以下の記事には、それぞれの方法 (自動アップグレード以外) の詳しい手順が記載されたパワポがダウンロードできます。お客様に説明する際の参考資料としても使えそうです。
既存のものと同じようにセットアップしたかシンパイ
2 台構成 (および新規で 1 台追加した構成) で一方をステージングモードでセットアップした内容が既存のものと同じであることをチェックする必要があるかと思います。
そのような場合は、Azure AD Connect Sync Configuration Documenter を使用して、設定内容を機械的に比較して、差分があるか、そしてその差分内容をチェックします。
カスタマイズした同期規則がシンパイ
(2021/06/22 追記)
標準の同期規則を変更している状態で、アップグレードを実施すると上書きされてしまいます。
以下のドキュメントに従って対処しましょう。
- Azure AD Connect Sync: 既定の構成を変更するためのベスト プラクティス>同期規則に対する変更
セットアップ後の事前確認
(2021/07/07 追記)
ステージングモードでも同期処理は行っています。ただ、Azure AD とオンプレミス AD へのエクスポート (Azure AD とオンプレミス AD のオブジェクトへの変更) 処理は行っていません。この状態で、CSExportAnalyzer を使ってエクスポート待ちとなっているデータを確認することができます。
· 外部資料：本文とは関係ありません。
### src/rtl/conv33_seq.sv
// conv33_seq: layer sequencer for a 3x3 convolution core.
// Per output channel it streams 9 weights, a bias and a scale, then issues output windows with a bounded in-flight count.
//
// state  | meaning
// IDLE   | waiting for start; nothing in progress
// LOAD_W | accepting the 9 weight beats of the current channel
// LOAD_B | accepting the bias beat
// LOAD_S | accepting the scale beat
// RUN    | issuing window requests in row-major order
// DRAIN  | every window issued, waiting for in-flight results
// DONE   | one-cycle layer-complete pulse
module conv33_seq #(
  parameter int DATA_WIDTH = 8,
  parameter int BIAS_WIDTH = 32,
  parameter int DIM_WIDTH  = 8,
  parameter int CH_WIDTH   = 8,
  parameter int MAX_OUTST  = 4
) (
  input  logic                  clk,
  input  logic                  rst,
  input  logic                  start,
  input  logic [DIM_WIDTH-1:0]  cfg_out_h,
  input  logic [DIM_WIDTH-1:0]  cfg_out_w,
  input  logic [CH_WIDTH-1:0]   cfg_out_ch,
  input  logic                  param_valid,
  output logic                  param_ready,
  input  logic [BIAS_WIDTH-1:0] param_data,
  output logic                  weight_load_en,
  output logic [DATA_WIDTH-1:0] weight_data,
  output logic                  bias_load_en,
  output logic [BIAS_WIDTH-1:0] bias_data,
  output logic                  scale_load_en,
  output logic [BIAS_WIDTH-1:0] scale_data,
  output logic                  win_req,
  output logic [DIM_WIDTH-1:0]  win_row,
  output logic [DIM_WIDTH-1:0]  win_col,
  input  logic                  win_ack,
  input  logic                  core_out_valid,
  output logic [CH_WIDTH-1:0]   ch_idx,
  output logic                  busy,
  output logic                  done,
  output logic                  err
);

  localparam int OUTST_W = $clog2(MAX_OUTST) + 1;
  localparam logic [OUTST_W-1:0]   OUTST_MAX = OUTST_W'(MAX_OUTST);
  localparam logic [OUTST_W-1:0]   OUTST_ONE = OUTST_W'(1);
  localparam logic [DIM_WIDTH-1:0] DIM_ONE   = DIM_WIDTH'(1);
  localparam logic [CH_WIDTH-1:0]  CH_ONE    = CH_WIDTH'(1);
  // Weight beat down-counter reload: 9 beats means terminal count after 8 decrements.
  localparam logic [3:0]           W_TC_LOAD = 4'd8;

  typedef enum logic [2:0] {
    IDLE   = 3'd0,
    LOAD_W = 3'd1,
    LOAD_B = 3'd2,
    LOAD_S = 3'd3,
    RUN    = 3'd4,
    DRAIN  = 3'd5,
    DONE   = 3'd6
  } state_t;

  state_t                 state_q, state_d;
  logic [DIM_WIDTH-1:0]   cfg_h_q, cfg_h_d;
  logic [DIM_WIDTH-1:0]   cfg_w_q, cfg_w_d;
  logic [CH_WIDTH-1:0]    cfg_ch_q, cfg_ch_d;
  logic [CH_WIDTH-1:0]    ch_idx_q, ch_idx_d;
  logic [3:0]             wcnt_q, wcnt_d;
  logic [DIM_WIDTH-1:0]   win_row_q, win_row_d;
  logic [DIM_WIDTH-1:0]   win_col_q, win_col_d;
  logic [OUTST_W-1:0]     outst_q, outst_d;
  logic                   err_q, err_d;

  logic param_ready_i;
  logic beat;
  logic win_req_i;
  logic accept;
  logic last_col;
  logic last_row;
  logic last_ch;
  logic cfg_ok;

  assign param_ready_i = (state_q == LOAD_W) || (state_q == LOAD_B) || (state_q == LOAD_S);
  assign beat          = param_ready_i & param_valid;
  assign win_req_i     = (state_q == RUN) && (outst_q < OUTST_MAX);
  assign accept        = win_req_i & win_ack;
  assign last_col      = (win_col_q == (cfg_w_q - DIM_ONE));
  assign last_row      = (win_row_q == (cfg_h_q - DIM_ONE));
  assign last_ch       = (ch_idx_q == (cfg_ch_q - CH_ONE));
  assign cfg_ok        = (cfg_out_h != '0) && (cfg_out_w != '0) && (cfg_out_ch != '0);

  always_ff @(posedge clk) begin
    if (rst) begin
      state_q   <= IDLE;
      cfg_h_q   <= '0;
      cfg_w_q   <= '0;
      cfg_ch_q  <= '0;
      ch_idx_q  <= '0;
      wcnt_q    <= '0;
      win_row_q <= '0;
      win_col_q <= '0;
      outst_q   <= '0;
      err_q     <= 1'b0;
    end else begin
      state_q   <= state_d;
      cfg_h_q   <= cfg_h_d;
      cfg_w_q   <= cfg_w_d;
      cfg_ch_q  <= cfg_ch_d;
      ch_idx_q  <= ch_idx_d;
      wcnt_q    <= wcnt_d;
      win_row_q <= win_row_d;
      win_col_q <= win_col_d;
      outst_q   <= outst_d;
      err_q     <= err_d;
    end
  end

  // In-flight window counter; a result with nothing in flight is flagged, not counted.
  always_comb begin
    outst_d = outst_q;
    err_d   = 1'b0;
    if (accept && !core_out_valid) begin
      outst_d = outst_q + OUTST_ONE;
    end else if (!accept && core_out_valid) begin
      if (outst_q == '0) begin
        err_d = 1'b1;
      end else begin
        outst_d = outst_q - OUTST_ONE;
      end
    end
    if ((state_q == IDLE) && start && !cfg_ok) begin
      err_d = 1'b1;
    end
  end

  always_comb begin
    state_d   = state_q;
    cfg_h_d   = cfg_h_q;
    cfg_w_d   = cfg_w_q;
    cfg_ch_d  = cfg_ch_q;
    ch_idx_d  = ch_idx_q;
    wcnt_d    = wcnt_q;
    win_row_d = win_row_q;
    win_col_d = win_col_q;
    case (state_q)
      IDLE: begin
        if (start && cfg_ok) begin
          cfg_h_d  = cfg_out_h;
          cfg_w_d  = cfg_out_w;
          cfg_ch_d = cfg_out_ch;
          ch_idx_d = '0;
          wcnt_d   = W_TC_LOAD;
          state_d  = LOAD_W;
        end
      end
      LOAD_W: begin
        if (beat) begin
          if (wcnt_q == '0) begin
            state_d = LOAD_B;
          end else begin
            wcnt_d = wcnt_q - 4'd1;
          end
        end
      end
      LOAD_B: begin
        if (beat) begin
          state_d = LOAD_S;
        end
      end
      LOAD_S: begin
        if (beat) begin
          win_row_d = '0;
          win_col_d = '0;
          state_d   = RUN;
        end
      end
      RUN: begin
        if (accept) begin
          if (last_col) begin
            win_col_d = '0;
            if (last_row) begin
              win_row_d = '0;
              state_d   = DRAIN;
            end else begin
              win_row_d = win_row_q + DIM_ONE;
            end
          end else begin
            win_col_d = win_col_q + DIM_ONE;
          end
        end
      end
      DRAIN: begin
        if (outst_q == '0) begin
          if (last_ch) begin
            state_d = DONE;
          end else begin
            ch_idx_d = ch_idx_q + CH_ONE;
            wcnt_d   = W_TC_LOAD;
            state_d  = LOAD_W;
          end
        end
      end
      DONE: begin
        state_d = IDLE;
      end
      default: begin
        state_d = IDLE;
      end
    endcase
  end

  // All outputs are forced low while rst is held, even before the state register clears.
  assign param_ready    = param_ready_i & ~rst;
  assign weight_load_en = beat & (state_q == LOAD_W) & ~rst;
  assign bias_load_en   = beat & (state_q == LOAD_B) & ~rst;
  assign scale_load_en  = beat & (state_q == LOAD_S) & ~rst;
  assign weight_data    = rst ? '0 : param_data[DATA_WIDTH-1:0];
  assign bias_data      = rst ? '0 : param_data;
  assign scale_data     = rst ? '0 : param_data;
  assign win_req        = win_req_i & ~rst;
  assign win_row        = rst ? '0 : win_row_q;
  assign win_col        = rst ? '0 : win_col_q;
  assign ch_idx         = rst ? '0 : ch_idx_q;
  assign busy           = (state_q != IDLE) & ~rst;
  assign done           = (state_q == DONE) & ~rst;
  assign err            = err_q & ~rst;

endmodule

### config.mk
export PLATFORM = sky130hd
export DESIGN_NAME = conv33_seq
export DESIGN_NICKNAME = d
export VERILOG_FILES = /design/src/rtl/conv33_seq.sv
export SDC_FILE = /design/constraint.sdc
export NUM_CORES = 1
export LEC_CHECK = 0
export CAP_MARGIN = 20
export CORE_MARGIN = 4
export CORE_UTILIZATION = 30
export DETAILED_ROUTE_END_ITERATION = 6
export GPL_TIMING_DRIVEN = 0
export PLACE_DENSITY = 0.56
export SYNTH_ARGS = -nofsm -noshare
export SYNTH_HDL_FRONTEND = slang
export SYNTH_SLANG_ARGS = --single-unit
### constraint.sdc
create_clock -name clk -period 3 [get_ports clk]
set_clock_uncertainty 0.1 [all_clocks]
set_input_delay 0.9 -clock clk [delete_from_list [all_inputs] [get_ports clk]]
set_output_delay 0.9 -clock clk [all_outputs]
set_load 0.05 [all_outputs]
# Yosys cells after proc, flatten, opt, wreduce, memory -nomap -nowiden
# Index checks and enable logic that the tools add are counted.
[word_totals]
register_bits = 59
inputBits = 62
output_inout_bits = 104
elab_cells = 127
[classes]
n_addsub = 9
order_cmp = 1
eq_ne = 21
n_mux = 41
bitwise_logic = 14
reduce_logical = 31
[op_table]
columns = ["cell", "n"]
rows = [
  ["2-to-1 mux 8 bit", 13],
  ["one-hot mux 8 bit (2 select lines)", 3],
  ["2-to-1 mux 3 bit", 13],
  ["2-to-1 mux 32 bit", 1],
  ["adder 8 x 1 -> 8 bit (second input constant)", 3],
  ["== test 8 bit", 3],
  ["nonzero test 8 bit", 3],
  ["subtractor 8 x 1 -> 8 bit (second input constant)", 3],
  ["2-to-1 mux 4 bit", 5],
  ["!= test 2 bit (second input constant)", 10],
  ["one-hot mux 3 bit (6 select lines)", 1],
  ["bitwise AND 1 bit", 13],
  ["one-hot mux 4 bit (3 select lines)", 1],
  ["== test 3 bit (second input constant)", 3],
  ["AND reduction 9 bit", 1],
  ["logical AND 1 bit", 8],
  ["AND reduction 4 bit", 2],
  ["== test 3 x 2 -> 1 bit (second input constant)", 2],
  ["zero test 3 bit", 2],
  ["AND reduction 6 bit", 1],
  ["nonzero test 2 bit", 3],
  ["nonzero test 3 bit", 2],
  ["zero test 4 bit", 1],
  ["2-to-1 mux 1 bit", 4],
  ["other kinds (11)", 16],
]

# Depth between registers and ports, before layout
# Gate-level depths: netlist (run 1).
[depth]
ltp_word = 8
mapped_depth = 12

# Worst setup path before layout (run 1)
# Ideal clock, no wire load.
[synth_path]
path_type = "input -> output"
startpoint = "in rst"
endpoint = "out bias_load_en"
t_arrival_ns = 2.429
required_time_ns = 2.000
setup_slack_ns = -0.429
path_stages = 4
cell_sequence = "clkbuf_1 inv_1 nand2_1 nor3b_1"
[synth_via]
elab_chain_cells = 2
[synth_lines]
columns = ["element", "line_no", "text"]
rows = [
  ["start, declared", "20", "input logic rst,"],
  ["NOT 1 bit", "215", "assign bias_load_en = beat & (state_q == LOAD_B) & ~rst;"],
  ["bitwise AND 1 bit", "215", ""],
  ["end, declared", "30", "output logic bias_load_en,"],
]
# Every way passes these cells.

# Final worst setup path (run 1)
[layout_path]
startpoint = "in param_data[31]"
endpoint = "out scale_data[31]"
[layout_via]
elab_chain_cells = 1
[layout_lines]
columns = ["element", "line_no", "text"]
rows = [
  ["start, declared", "27", "input logic [BIAS_WIDTH-1:0] param_data,"],
  ["2-to-1 mux 32 bit", "219", "assign scale_data = rst ? '0 : param_data;"],
  ["end, declared", "33", "output logic [BIAS_WIDTH-1:0] scale_data,"],
]
# Every way passes these cells.

==> results of run 1 <==
==> metrics by stage <==
| stage | hold WS, ns | cell area, sq um | setup WS, ns | std cells | util [%] |
|---|---|---|---|---|---|
| final | 0.370 | 6370 | 0.0453 | 925 | 45.9 |
| after global routing | 0.393 | 6370 | -0.0252 | 925 | 45.9 |
| after CTS | 0.374 | 6310 | -0.0382 | 926 | 45.4 |
| after detailed placement | 0.366 | 6190 | -1.70 | 912 | 44.6 |
| after global placement | 0.358 | 6190 | -1.69 | 912 | 44.6 |
| after floorplan | 0.345 | 4310 | -0.383 | 567 | - |
==> registers in the layout, summed over array words and instances, names as in the netlist <==
name and count:
ch_idx_q 8, win_row_q 8, err_q 1, cfg_ch_q 8, win_col_q 8, wcnt_q 4
outst_q 3, cfg_h_q 8, cfg_w_q 8, state_q 3
==> final cells by class <==
type | count | area (sq um) | share of cell area, %
clock buffers | 12 | 256 | 4.03
inverters | 21 | 82.6 | 1.30
clock inverters | 2 | 12.5 | 0.196
flip-flops and latches | 59 | 1180 | 18.5
plain buffers | 62 | 438 | 6.87
multi-input cells | 422 | 2730 | 42.8
repair buffers | 167 | 1450 | 22.7
well taps | 180 | 225 | 3.54
==> metal layers <==
layer	track usage [%]	share of wire, %	vias to the layer above
met5	0	0	-
met1	21.4	44	2055
met3	4.76	6.0	16
met2	29.3	49	126
met4	4.92	1.5	0
li1	-	-	2266
==> synthesized netlist by cell type, types with 2 or more instances <==
| master | n | area, sq um |
|---|---|---|
| o21ai_1 | 2 | 10.0 |
| dfxtp_1 | 59 | 1180 |
| clkbuf_1 | 22 | 82.6 |
| a221o_1 | 2 | 20.0 |
| a22oi_1 | 2 | 15.0 |
| or3_1 | 8 | 50.1 |
| a31oi_1 | 3 | 18.8 |
| nor3_1 | 13 | 65.1 |
| or2_2 | 6 | 37.5 |
| a211oi_1 | 3 | 22.5 |
| nand4_1 | 7 | 43.8 |
| buf_4 | 40 | 300 |
| nand2b_1 | 10 | 62.6 |
| nand2_1 | 78 | 293 |
| a21oi_1 | 47 | 235 |
| or3b_2 | 5 | 43.8 |
| o21ai_0 | 4 | 20.0 |
| o2111ai_1 | 2 | 17.5 |
| nand3_1 | 12 | 60.1 |
| o31ai_1 | 3 | 22.5 |
| nor4_1 | 14 | 87.6 |
| nand3b_1 | 3 | 22.5 |
| nor3b_1 | 2 | 15.0 |
| inv_1 | 21 | 78.8 |
| nor2b_1 | 54 | 338 |
| and3_1 | 3 | 18.8 |
| xnor2_1 | 23 | 201 |
| xor2_1 | 12 | 105 |
| buf_2 | 2 | 10.0 |
| a211o_1 | 3 | 26.3 |
| or4_1 | 4 | 30.0 |
| o211ai_1 | 3 | 22.5 |
| ha_1 | 9 | 113 |
| a21o_1 | 2 | 15.0 |
| o32ai_1 | 2 | 17.5 |
| nor2_1 | 47 | 176 |
| and2_1 | 3 | 18.8 |
==> how the worst min path moves through the flow <==
stage,startpoint,endpoint,cells past startpoint
finish,wcnt_q[1],wcnt_q[1],2
global route,wcnt_q[3],wcnt_q[3],1
CTS,wcnt_q[1],wcnt_q[1],2
detailed placement,wcnt_q[1],wcnt_q[1],2
global placement,wcnt_q[1],wcnt_q[1],2
floorplan,wcnt_q[1],wcnt_q[1],2
==> repair_timing <==
| item | in CTS | in global routing |
|---|---|---|
| endpoints found under the setup margin | 124 | 70 |
| pin swaps | 0 | 5 |
| setup buffers | 0 | 2 |
| resized for setup | 529 | 23 |
==> where the power goes <==
group	switching, W	total, W	internal, W
clock	0.000367	0.000959	0.000593
combinational	0.000944	0.00161	0.000666
sequential	0.000135	0.00104	0.000904
==> cell families after synthesis <==
family | count (synthesis)
adder cells (fa/ha/maj) | 10
AND/OR/NAND/NOR | 278
XOR/XNOR | 35
flip-flops | 59
AO/OA/AOI/OAI | 98
multiplexers | 1
buffers and inverters | 86
==> worst max-delay path: stages <==
cell             delay, ns
clkdlybuf4s50_1       0.44
nor2b_2               0.14
buf_4                 0.11
clkdlybuf4s15_2       0.36
==> results by group, run 1 <==
Routing
  • Via count: around 4500
  • DR DRC count: 0
  • Drt via density: a little under 5
  • First-pass iteration count of the detailed router: 4
  • Post-route ant nets: 0
  • DR WL/cell: 15.4 microns
  • Final WL: approximately 14000 microns
  • Detailed Route Iter0 Violations: roughly 230

Floorplanning
  • Core Rows: 43
  • Initial Util: a little under a third
  • Die area: 0.0161 sq mm
  • Die width: 127 microns
  • IO Pins: about 170
  • Core area: 0.0139 sq mm
  • Die height: 127 microns

Power and ir drop
  • Power density over the cells: about 570 mW/mm^2
  • VDD IR-drop max: 0.337 mV
  • Static Leak: 2.56 nW
  • Total power: 0.00361 W

Setup path
  • R2r setup slk: about 0.13 ns
  • Crit path capture: scale_data[31]
  • CP startpoint kind: input port
  • Worst setup path startpoint: param_data[31]
  • Worst r2r src: cfg_ch_q[0]
  • Critical path type: input port to output port
  • R2R cell count: 9
  • Required time worst endpoint: around 2.0 ns
  • Worst EP arrival: 1.95 ns
  • CP Capture Type: output port
  • Crit Path Max Fanout: 2
  • Worst r2r dst: state_q[0]

Clock tree
  • Clock buffer depth: 2
  • Hold bufs inserted after CTS: 0
  • H-tree Lvls: 3
  • Root buffer cell: clkbuf_16
  • Clock slew at reported path FFs: about 0.05 ns
  • CTS Buf Count: 9
  • Clock tree sinks: 59
  • Skew-Pair Late Insertion Delay: 0.34 ns
  • TritonCTS clock tree: yes

Global route
  • Largest net degree at the start of global routing: 11
  • Tot GR Track Use: between 15 and 20%
  • Grt total ovfl: 0
  • First-pass GRT wire length: 22600 microns
  • Vias in the first global route: 4359
  • Antenna violations before repair: 0

STA
  • Max-slew violations: 0
  • Period utilization: a little over nine tenths
  • Worst-Margin Slew: 0.818 ns
  • Setup-failing EPs final: 0
  • Final Hold Fails: 0
  • Fmax achieved: 338 MHz
  • Minimum clock period: 2.95 ns
  • Setup TNS: 0 ns
  • RSZ-0062 raised after global routing: true
  • Max-Slew Margin vs Limit: 44.8%

Synth
  • Main synth FF type: dfxtp_1
  • Synth Register Bits: 59
  • Avg Cell Area, Syn: 7.48 sq um
  • Post-synth EDFFs: 0
  • Compound-gate portion of the synthesized area: 16.1%
  • Seq/Total Area, Yosys: 27.9%
  • Synth unique cells: 69
  • Mapped Cells: 567
  • Adder-Cell Fraction of Synth Area: 3.13%
  • Mux cell area share after synthesis: less than 1%
  • Warnings, synthesis: 0
  • XOR/XNOR Fraction of Synth Area: 7.23%
  • Syn_nets: 639
  • Ys async rst share: 0%
  • Synth Area in Simple Gates: 34.2%
  • Post-Syn Area: 0.00424 sq mm
  • Main combinational cell family by area after synthesis: simple AND/OR/NAND/NOR gates

Run status
  • Status: finished clean

Layout
  • Highest-count cells in the layout ignoring fill and taps: nand2_1, buf_4, dfxtp_1, clkdlybuf4s50_1
  • Ratio of cells with drive above 1 in the final layout: 31.4%
  • Fill cell count: 1411
  • Nets: 814
  • Antenna diodes: 0
  • Area delta synth->final: 50.2%
  • Commonest non-fill, non-tap cell in the layout: nand2_1

Place
  • IO buf count: around 170
  • Post-DP HPWL: 11200 microns
  • Gp weighted congestion: around 0.82

Run
  • Max cap viols: 0

Worst hold path
  • Min-Delay Path Class: flop to flop
(Power assumes the default switching activity.)
==> run 2, diff against run 1 <==
--- a/config.mk
+++ b/config.mk
@@ -9,7 +9,7 @@
 export CORE_MARGIN = 4
 export CORE_UTILIZATION = 30
 export DETAILED_ROUTE_END_ITERATION = 6
-export GPL_TIMING_DRIVEN = 0
+export GPL_TIMING_DRIVEN = 1
 export PLACE_DENSITY = 0.56
 export SYNTH_ARGS = -nofsm -noshare
 export SYNTH_HDL_FRONTEND = slang
==> results by group, run 2 (synthesized netlist as in run 1, its figures left out) <==
Setup path
  • CP startpoint kind: input port
  • Slowest CP cell: clkdlybuf4s50_1
  • R2r setup slk: 0.15 ns
  • Critical path type: input port to output port
  • Worst r2r dst: state_q[0]
  • Required time worst endpoint: about 2.0 ns
  • Crit Path Max Fanout: 3
  • Worst r2r src: cfg_ch_q[1]
  • Crit-path cells: clkdlybuf4s50_1, nand2_1, nor3b_2, buf_12
  • R2R cell count: 9
  • Max incr delay on CP: 0.49 ns
  • CP Capture Type: output port
  • Worst EP arrival: roughly 1.9 ns

Global route
  • Largest net degree at the start of global routing: 32
  • Vias in the first global route: 4484
  • Antenna violations before repair: 0
  • Grt total ovfl: 0
  • Tot GR Track Use: 17.0%
  • First-pass GRT wire length: 22600 microns

Power and ir drop
  • Power density over the cells: approximately 530 mW/mm^2
  • Total power: 0.00406 W
  • VDD IR-drop max: 0.336 mV
  • Static Leak: 2.93 nW

STA
  • Max-Slew Margin vs Limit: 66.6%
  • Max-slew violations: 0
  • Period utilization: 97.2%
  • Final Hold Fails: 0
  • Fin worst setup slack: 0.0835 ns
  • Minimum clock period: 2.92 ns
  • Fmax achieved: 343 MHz
  • Setup-failing EPs final: 0
  • Worst-Margin Slew: 0.497 ns
  • Setup TNS: 0 ns

Floorplanning
  • Die area: 0.0161 sq mm
  • Initial Util: ~31%
  • Core area: 0.0139 sq mm
  • Die height: roughly 130 microns
  • IO Pins: 166
  • Die width: about 130 microns
  • Core Rows: 43

Routing
  • DR WL/cell: 15.2 microns
  • Final WL: 13900 microns
  • Routed wl met3: 717 microns
  • Via count: 4509
  • DR DRC count: 0
  • DR top layer: met4
  • Post-route ant nets: 0
  • Routed wl met2: 7210 microns
  • Routed met1 length: 5880 microns
  • Drt via density: 4.91
  • Detailed Route Iter0 Violations: approximately 180
  • First-pass iteration count of the detailed router: 5

Place
  • Post-DP Area: between 0.007 and 0.008 sq mm
  • DP Worst Slack: -0.0990 ns
  • Post-DP HPWL: approximately 11000 microns
  • IO buf count: 165
  • Gp weighted congestion: 0.853

Layout
  • Nets: 806
  • Fill cell count: 1213
  • Area of the multi-input gates: 0.00266 sq mm
  • Highest-count cells in the layout ignoring fill and taps: buf_12, nand2_1, clkdlybuf4s50_1, dfxtp_1, buf_4
  • Commonest non-fill, non-tap cell in the layout: buf_12
  • Antenna diodes: 0
  • Area delta synth->final: 79.5%
  • Ratio of cells with drive above 1 in the final layout: 30.4%
  • Post-route cell area: 0.00761 sq mm
  • Reg area: 0.00118 sq mm

Worst hold path
  • HP Start: cfg_ch_q[7]
  • Hold depth: 2
  • Hold Path End: cfg_ch_q[7]
  • Min-Delay Path Class: flop to flop

Clock tree
  • Skew-Pair Late Insertion Delay: 0.33 ns
  • Clock slew at reported path FFs: around 0.05 ns
  • Root buffer cell: clkbuf_16
  • TritonCTS clock tree: yes
  • Clock buffer depth: 2
  • H-tree Lvls: 3
  • CTS Buf Count: 9
  • Clock tree sinks: 59

Run
  • Max cap viols: 0

Run status
  • Status: finished clean
run 2: changes by cell type in the layout (fill, tap and decap cells not counted), sizes merged:
cell and delta:
dlymetal6s2s -1, bufinv +2, clkinvlp -2, buf +40, clkdlybuf4s15 -30, inv +1, clkdlybuf4s50 +1, clkbuf -17
run 2: routing by layer:
metal | vias up | GRT usage (%)
met5 | - | 0
met4 | 0 | 4.35
met3 | 12 | 3.20
met2 | 138 | 30.9
met1 | 2113 | 20.7
li1 | 2246 | -
run 2: worst max path at each step:
stage | startpoint | endpoint | cells past startpoint
floorplan | rst | done | 3
global placement | cfg_out_h[1] | ch_idx_q[7] | 8
detailed placement | cfg_out_ch[5] | ch_idx_q[7] | 8
CTS | param_valid | bias_load_en | 4
global route | cfg_out_h[0] | ch_idx_q[7] | 8
finish | param_valid | bias_load_en | 4
run 2: critical path, delay by kind of cell:
family / cells / cell delay [ns]
buffers and inverters: 2 / 0.66
AND/OR/NAND/NOR: 2 / 0.35
run 2: final cells by class:
cell class | count | share of cell area [%]
flip-flops and latches | 59 | 15.5
inverters | 21 | 1.04
clock inverters | 3 | 0.904
repair buffers | 221 | 41.0
well taps | 180 | 2.96
multi-input cells | 422 | 35.0
clock buffers | 13 | 3.55
run 2: where the power goes:
part,switching [W],total [W],internal (W)
sequential,0.000151,0.00105,0.000904
clock,0.000355,0.00115,0.000796
combinational,0.000966,0.00185,0.000886
run 2: repair_timing:
| item | CTS | global route |
|---|---|---|
| endpoints found under the setup margin | 0 | 5 |
| gates resized for setup | 0 | 1 |
| buffers inserted | 0 | 1 |
| hold buffers | 0 | 0 |
| hold endpoints to repair | 0 | 0 |
run 2: through the flow:
stage	util, %	hold WS (ns)	cells
floorplan	-	0.345	567
global placement	52.3	0.357	902
detailed placement	52.3	0.363	902
CTS	54.7	0.370	918
global route	54.8	0.387	919
finish	54.8	0.368	919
このコマンドのアウトプットから Azure AD オブジェクトに対する変更内容を確認することができます。
- どうやって大きな作業に向けた事前確認で安心できるの?
自動アップグレードなのに最新バージョンじゃない!
自動アップグレードなのにも関わらず最新バージョンではない!という場合は、以下のトラブルシューティングを行って確認してみましょう。
- Azure AD Connect 自動アップグレード>トラブルシューティング
(2021/06/22 以下を追記)
あと、リリース履歴には、バージョンごとに自動アップグレード用にリリースされたか否かが記載されているので、こちらもご参照ください。
(2021/06/24 以下を追記)
リリース履歴を確認すると、最後に自動アップグレード用にリリースされたのは**「1.4.18.0」**です。
※一部のテナントにはその次のバージョン「1.4.25.0」がリリースされたそうですが。
もし、既存の Azure AD Connect がこのバージョン (またはこの次のバージョン) だった場合は、自動アップグレード機能に不具合があるわけではない (正常な動作) ということですね。
なお、バージョン「1.4.xx.x」の Azure AD Connect を利用している環境では、以下のような既知の問題があるそうです。
OS レベルで TLS 1.2 が有効になっているか
「Windows Server で TLS 1.2 が無効化されていないこと」の確認については、以下のドキュメントと記事が参考になります。
- Azure AD Connect に対する TLS 1.2 の強制>レジストリを更新する
- Azure AD Connect における TLS 1.2 の対応について>2. Windows Server (OS レベル)で TLS 1.2 が無効化されていないことを確認する。
Azure AD への接続を確認したい
Azure AD との接続に問題がないことを確認したい場合は、以下の記事で紹介されているスクリプト**「AADConnect-CommunicationsTest.ps1」**を Azure AD Connect をインストールしたサーバーで実行します。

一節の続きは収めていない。